Material provided:
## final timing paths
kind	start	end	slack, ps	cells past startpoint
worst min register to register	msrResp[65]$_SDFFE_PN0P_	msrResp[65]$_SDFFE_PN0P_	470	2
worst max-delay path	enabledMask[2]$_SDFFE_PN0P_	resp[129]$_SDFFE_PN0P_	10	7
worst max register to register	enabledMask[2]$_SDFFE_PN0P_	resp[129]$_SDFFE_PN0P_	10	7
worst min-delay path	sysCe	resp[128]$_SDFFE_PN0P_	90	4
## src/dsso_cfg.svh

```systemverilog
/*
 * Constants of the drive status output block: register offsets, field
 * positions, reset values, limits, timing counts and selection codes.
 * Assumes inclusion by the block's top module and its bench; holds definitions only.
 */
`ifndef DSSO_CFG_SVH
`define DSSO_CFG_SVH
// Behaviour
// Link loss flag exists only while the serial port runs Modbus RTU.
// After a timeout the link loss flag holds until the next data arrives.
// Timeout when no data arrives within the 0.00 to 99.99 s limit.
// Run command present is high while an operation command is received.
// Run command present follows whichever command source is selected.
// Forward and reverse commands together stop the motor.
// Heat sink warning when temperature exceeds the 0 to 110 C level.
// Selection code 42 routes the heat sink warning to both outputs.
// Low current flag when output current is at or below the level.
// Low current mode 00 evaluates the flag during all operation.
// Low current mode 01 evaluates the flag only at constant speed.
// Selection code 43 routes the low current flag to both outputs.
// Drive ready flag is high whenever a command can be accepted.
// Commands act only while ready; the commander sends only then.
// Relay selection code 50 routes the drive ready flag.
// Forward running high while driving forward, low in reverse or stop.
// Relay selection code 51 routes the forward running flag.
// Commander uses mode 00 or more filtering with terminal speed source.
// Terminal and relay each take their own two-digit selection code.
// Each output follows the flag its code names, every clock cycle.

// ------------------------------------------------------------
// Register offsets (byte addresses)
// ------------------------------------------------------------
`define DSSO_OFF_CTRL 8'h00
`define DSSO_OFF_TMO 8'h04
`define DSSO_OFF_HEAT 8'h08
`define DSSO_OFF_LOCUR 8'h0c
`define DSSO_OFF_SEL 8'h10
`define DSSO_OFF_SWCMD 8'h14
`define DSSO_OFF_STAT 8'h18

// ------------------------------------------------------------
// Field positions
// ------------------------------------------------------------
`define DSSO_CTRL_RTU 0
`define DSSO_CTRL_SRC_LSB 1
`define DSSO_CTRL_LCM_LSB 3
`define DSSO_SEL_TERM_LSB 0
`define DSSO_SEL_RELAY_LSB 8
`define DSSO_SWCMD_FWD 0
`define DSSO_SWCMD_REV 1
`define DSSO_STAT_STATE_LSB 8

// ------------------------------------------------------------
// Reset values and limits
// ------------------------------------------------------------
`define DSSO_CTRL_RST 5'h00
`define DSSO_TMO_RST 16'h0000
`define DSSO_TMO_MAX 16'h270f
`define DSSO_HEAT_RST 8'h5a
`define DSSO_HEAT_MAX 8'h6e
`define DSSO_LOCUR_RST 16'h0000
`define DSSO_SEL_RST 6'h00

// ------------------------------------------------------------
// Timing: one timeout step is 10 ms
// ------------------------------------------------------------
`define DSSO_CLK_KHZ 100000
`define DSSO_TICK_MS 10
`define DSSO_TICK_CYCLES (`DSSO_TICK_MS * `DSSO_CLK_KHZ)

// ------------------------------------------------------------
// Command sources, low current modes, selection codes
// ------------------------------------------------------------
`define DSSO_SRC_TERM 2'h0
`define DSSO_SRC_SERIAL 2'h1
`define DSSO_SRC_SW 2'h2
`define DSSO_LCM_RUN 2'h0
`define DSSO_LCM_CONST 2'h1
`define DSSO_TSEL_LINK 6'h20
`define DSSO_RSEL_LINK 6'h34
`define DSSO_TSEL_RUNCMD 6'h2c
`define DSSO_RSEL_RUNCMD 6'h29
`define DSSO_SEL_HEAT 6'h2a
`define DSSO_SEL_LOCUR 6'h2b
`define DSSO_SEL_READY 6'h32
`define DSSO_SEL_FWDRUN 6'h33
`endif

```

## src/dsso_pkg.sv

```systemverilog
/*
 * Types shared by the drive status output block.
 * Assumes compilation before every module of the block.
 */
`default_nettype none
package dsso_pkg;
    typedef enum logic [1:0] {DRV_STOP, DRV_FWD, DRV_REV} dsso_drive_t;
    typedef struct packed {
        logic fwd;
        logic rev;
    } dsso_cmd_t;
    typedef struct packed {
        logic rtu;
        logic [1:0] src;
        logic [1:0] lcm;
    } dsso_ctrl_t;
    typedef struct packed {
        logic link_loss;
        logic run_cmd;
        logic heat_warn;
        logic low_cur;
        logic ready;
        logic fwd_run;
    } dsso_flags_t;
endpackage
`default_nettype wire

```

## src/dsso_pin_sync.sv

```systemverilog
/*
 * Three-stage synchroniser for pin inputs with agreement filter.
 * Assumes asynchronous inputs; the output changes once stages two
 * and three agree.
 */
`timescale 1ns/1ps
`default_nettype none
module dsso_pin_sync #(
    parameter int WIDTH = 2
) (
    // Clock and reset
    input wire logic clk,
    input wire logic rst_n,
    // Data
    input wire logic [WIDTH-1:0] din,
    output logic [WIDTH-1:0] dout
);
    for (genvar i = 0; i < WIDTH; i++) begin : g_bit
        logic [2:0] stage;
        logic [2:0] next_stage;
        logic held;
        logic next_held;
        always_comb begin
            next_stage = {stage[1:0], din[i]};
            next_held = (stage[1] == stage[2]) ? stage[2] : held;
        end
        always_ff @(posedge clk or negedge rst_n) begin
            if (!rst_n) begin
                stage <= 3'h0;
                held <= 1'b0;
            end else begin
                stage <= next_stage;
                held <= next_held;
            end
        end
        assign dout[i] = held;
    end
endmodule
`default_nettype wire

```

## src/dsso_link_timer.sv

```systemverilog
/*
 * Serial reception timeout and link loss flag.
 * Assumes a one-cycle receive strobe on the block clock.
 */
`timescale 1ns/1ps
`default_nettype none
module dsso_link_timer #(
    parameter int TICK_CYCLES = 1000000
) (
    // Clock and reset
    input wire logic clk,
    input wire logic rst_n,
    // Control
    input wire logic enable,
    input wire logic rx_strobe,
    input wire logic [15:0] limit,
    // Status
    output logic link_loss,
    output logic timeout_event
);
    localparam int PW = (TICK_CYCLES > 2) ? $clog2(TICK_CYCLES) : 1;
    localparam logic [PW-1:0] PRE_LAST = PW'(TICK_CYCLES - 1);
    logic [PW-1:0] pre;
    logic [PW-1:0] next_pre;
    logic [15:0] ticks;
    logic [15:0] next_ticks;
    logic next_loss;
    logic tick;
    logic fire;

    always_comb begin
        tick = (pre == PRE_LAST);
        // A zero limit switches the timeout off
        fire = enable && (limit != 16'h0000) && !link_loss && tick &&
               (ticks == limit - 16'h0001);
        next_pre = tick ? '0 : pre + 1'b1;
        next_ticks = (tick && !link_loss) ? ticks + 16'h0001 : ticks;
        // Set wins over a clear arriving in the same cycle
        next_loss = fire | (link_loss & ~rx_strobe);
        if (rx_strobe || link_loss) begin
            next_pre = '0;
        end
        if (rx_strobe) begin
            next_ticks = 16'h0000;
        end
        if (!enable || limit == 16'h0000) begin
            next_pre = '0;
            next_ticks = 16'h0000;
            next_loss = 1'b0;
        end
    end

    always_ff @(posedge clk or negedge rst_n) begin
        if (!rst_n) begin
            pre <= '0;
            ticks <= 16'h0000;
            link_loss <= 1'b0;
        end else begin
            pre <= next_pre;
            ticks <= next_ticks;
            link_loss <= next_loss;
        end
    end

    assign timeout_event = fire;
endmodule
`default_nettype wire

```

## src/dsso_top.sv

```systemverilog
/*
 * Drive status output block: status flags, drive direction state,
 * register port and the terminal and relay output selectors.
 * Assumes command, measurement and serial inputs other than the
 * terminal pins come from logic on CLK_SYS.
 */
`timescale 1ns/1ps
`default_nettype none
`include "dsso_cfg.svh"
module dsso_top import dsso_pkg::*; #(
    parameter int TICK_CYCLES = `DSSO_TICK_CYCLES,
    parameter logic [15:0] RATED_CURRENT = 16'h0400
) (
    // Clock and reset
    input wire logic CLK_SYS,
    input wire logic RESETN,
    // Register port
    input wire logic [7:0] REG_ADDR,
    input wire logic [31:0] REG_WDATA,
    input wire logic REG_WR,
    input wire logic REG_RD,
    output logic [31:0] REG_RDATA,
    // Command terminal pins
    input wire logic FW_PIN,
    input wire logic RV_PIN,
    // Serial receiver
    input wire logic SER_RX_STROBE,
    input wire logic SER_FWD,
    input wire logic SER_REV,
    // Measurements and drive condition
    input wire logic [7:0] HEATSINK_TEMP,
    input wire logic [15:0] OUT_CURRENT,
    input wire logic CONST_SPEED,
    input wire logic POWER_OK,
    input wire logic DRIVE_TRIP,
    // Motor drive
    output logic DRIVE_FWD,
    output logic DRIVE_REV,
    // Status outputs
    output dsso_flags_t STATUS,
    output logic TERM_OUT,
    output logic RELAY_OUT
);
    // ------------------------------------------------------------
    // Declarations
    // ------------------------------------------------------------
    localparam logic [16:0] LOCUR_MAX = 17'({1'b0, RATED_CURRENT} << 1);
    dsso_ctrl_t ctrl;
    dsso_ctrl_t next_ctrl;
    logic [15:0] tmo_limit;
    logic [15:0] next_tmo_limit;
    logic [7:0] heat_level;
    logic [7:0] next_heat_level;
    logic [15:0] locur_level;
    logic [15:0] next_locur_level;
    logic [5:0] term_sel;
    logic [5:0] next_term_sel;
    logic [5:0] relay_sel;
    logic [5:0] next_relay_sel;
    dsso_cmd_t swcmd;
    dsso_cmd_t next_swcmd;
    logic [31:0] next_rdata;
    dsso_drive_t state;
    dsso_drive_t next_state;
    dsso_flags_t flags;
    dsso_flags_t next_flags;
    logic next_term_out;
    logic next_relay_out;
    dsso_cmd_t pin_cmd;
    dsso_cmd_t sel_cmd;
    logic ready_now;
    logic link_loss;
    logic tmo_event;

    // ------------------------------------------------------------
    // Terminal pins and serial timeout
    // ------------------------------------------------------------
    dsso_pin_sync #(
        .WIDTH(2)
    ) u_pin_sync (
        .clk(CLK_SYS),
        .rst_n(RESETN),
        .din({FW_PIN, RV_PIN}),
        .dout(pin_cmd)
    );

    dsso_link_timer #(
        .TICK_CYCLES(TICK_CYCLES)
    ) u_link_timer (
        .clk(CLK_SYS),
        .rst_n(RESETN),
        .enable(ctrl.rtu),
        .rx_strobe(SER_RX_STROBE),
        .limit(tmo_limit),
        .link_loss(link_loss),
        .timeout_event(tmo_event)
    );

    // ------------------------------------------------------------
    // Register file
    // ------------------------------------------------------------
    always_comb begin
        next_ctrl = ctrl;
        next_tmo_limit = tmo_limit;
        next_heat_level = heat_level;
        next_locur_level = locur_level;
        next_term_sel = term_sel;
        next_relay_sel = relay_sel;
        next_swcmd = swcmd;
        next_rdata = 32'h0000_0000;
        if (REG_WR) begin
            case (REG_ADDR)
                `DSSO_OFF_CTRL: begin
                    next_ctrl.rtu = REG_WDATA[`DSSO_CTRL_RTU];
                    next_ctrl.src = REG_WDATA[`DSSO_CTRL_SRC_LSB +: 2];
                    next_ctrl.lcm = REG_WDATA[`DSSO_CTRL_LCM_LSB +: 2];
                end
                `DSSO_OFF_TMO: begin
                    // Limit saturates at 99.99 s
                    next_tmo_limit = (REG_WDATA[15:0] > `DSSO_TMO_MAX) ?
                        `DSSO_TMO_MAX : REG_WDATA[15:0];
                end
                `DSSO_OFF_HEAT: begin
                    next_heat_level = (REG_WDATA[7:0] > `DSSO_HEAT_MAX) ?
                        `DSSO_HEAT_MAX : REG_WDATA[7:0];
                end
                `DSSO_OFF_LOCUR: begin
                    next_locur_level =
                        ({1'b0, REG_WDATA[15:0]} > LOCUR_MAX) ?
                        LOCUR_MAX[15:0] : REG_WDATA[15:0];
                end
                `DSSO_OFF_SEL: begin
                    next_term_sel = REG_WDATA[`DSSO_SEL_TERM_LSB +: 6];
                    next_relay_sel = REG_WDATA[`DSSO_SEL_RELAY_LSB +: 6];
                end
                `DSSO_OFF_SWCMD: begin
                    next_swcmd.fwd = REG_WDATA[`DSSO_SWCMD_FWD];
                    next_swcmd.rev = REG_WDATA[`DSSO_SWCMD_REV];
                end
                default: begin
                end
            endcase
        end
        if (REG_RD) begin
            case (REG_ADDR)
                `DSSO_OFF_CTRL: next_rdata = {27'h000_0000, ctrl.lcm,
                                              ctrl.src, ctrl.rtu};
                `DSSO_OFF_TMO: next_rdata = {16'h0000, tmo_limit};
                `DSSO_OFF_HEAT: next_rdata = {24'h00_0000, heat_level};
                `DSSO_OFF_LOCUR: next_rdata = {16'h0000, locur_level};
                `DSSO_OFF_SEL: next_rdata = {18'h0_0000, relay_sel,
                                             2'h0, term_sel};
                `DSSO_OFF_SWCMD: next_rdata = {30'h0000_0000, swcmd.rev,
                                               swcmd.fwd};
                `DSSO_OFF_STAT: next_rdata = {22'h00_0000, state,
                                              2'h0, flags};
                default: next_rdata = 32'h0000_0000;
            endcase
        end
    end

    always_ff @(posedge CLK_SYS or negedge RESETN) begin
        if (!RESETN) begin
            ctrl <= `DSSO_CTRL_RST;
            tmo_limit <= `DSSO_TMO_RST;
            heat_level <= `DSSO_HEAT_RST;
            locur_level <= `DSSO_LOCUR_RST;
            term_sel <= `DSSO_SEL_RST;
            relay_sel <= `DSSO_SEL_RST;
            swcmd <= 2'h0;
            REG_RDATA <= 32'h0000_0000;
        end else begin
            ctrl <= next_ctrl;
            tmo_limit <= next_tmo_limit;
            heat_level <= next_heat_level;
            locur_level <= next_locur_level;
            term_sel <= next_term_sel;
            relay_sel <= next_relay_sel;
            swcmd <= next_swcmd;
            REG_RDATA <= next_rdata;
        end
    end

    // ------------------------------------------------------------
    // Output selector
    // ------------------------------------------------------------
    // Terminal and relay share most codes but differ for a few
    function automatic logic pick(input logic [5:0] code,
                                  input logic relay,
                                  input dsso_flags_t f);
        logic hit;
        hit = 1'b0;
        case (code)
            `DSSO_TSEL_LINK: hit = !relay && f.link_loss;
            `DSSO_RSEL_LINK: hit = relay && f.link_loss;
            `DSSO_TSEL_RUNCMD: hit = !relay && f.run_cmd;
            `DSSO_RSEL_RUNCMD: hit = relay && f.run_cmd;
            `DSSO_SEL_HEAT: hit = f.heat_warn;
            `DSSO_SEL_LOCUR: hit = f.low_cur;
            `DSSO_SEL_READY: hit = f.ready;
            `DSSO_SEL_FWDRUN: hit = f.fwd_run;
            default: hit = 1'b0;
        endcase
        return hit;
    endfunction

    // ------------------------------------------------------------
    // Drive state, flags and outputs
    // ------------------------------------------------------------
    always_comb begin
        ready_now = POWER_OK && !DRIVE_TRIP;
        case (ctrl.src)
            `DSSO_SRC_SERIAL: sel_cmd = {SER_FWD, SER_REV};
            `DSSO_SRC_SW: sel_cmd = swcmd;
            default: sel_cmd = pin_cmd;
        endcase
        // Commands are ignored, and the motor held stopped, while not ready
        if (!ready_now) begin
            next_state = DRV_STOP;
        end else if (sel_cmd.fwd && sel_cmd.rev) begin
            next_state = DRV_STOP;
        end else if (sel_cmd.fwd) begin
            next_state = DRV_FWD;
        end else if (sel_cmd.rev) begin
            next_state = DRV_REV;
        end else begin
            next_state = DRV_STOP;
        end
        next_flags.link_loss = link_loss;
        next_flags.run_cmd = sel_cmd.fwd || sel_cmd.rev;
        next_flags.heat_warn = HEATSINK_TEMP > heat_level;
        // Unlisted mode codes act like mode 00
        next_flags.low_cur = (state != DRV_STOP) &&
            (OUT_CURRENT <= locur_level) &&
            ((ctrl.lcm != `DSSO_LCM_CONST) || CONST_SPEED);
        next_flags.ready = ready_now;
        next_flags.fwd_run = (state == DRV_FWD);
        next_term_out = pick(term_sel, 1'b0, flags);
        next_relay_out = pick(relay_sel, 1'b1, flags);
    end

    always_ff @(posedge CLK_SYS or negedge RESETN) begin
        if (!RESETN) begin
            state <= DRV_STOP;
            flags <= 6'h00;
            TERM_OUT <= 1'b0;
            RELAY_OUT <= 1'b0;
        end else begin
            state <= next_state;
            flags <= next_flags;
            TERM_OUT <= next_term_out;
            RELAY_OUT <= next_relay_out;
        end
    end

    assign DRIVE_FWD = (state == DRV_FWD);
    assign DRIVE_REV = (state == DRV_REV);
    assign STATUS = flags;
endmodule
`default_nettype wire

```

What you have to do:
A single figure is required: the number of lines above in which the string "high" appears.

Task solution:
3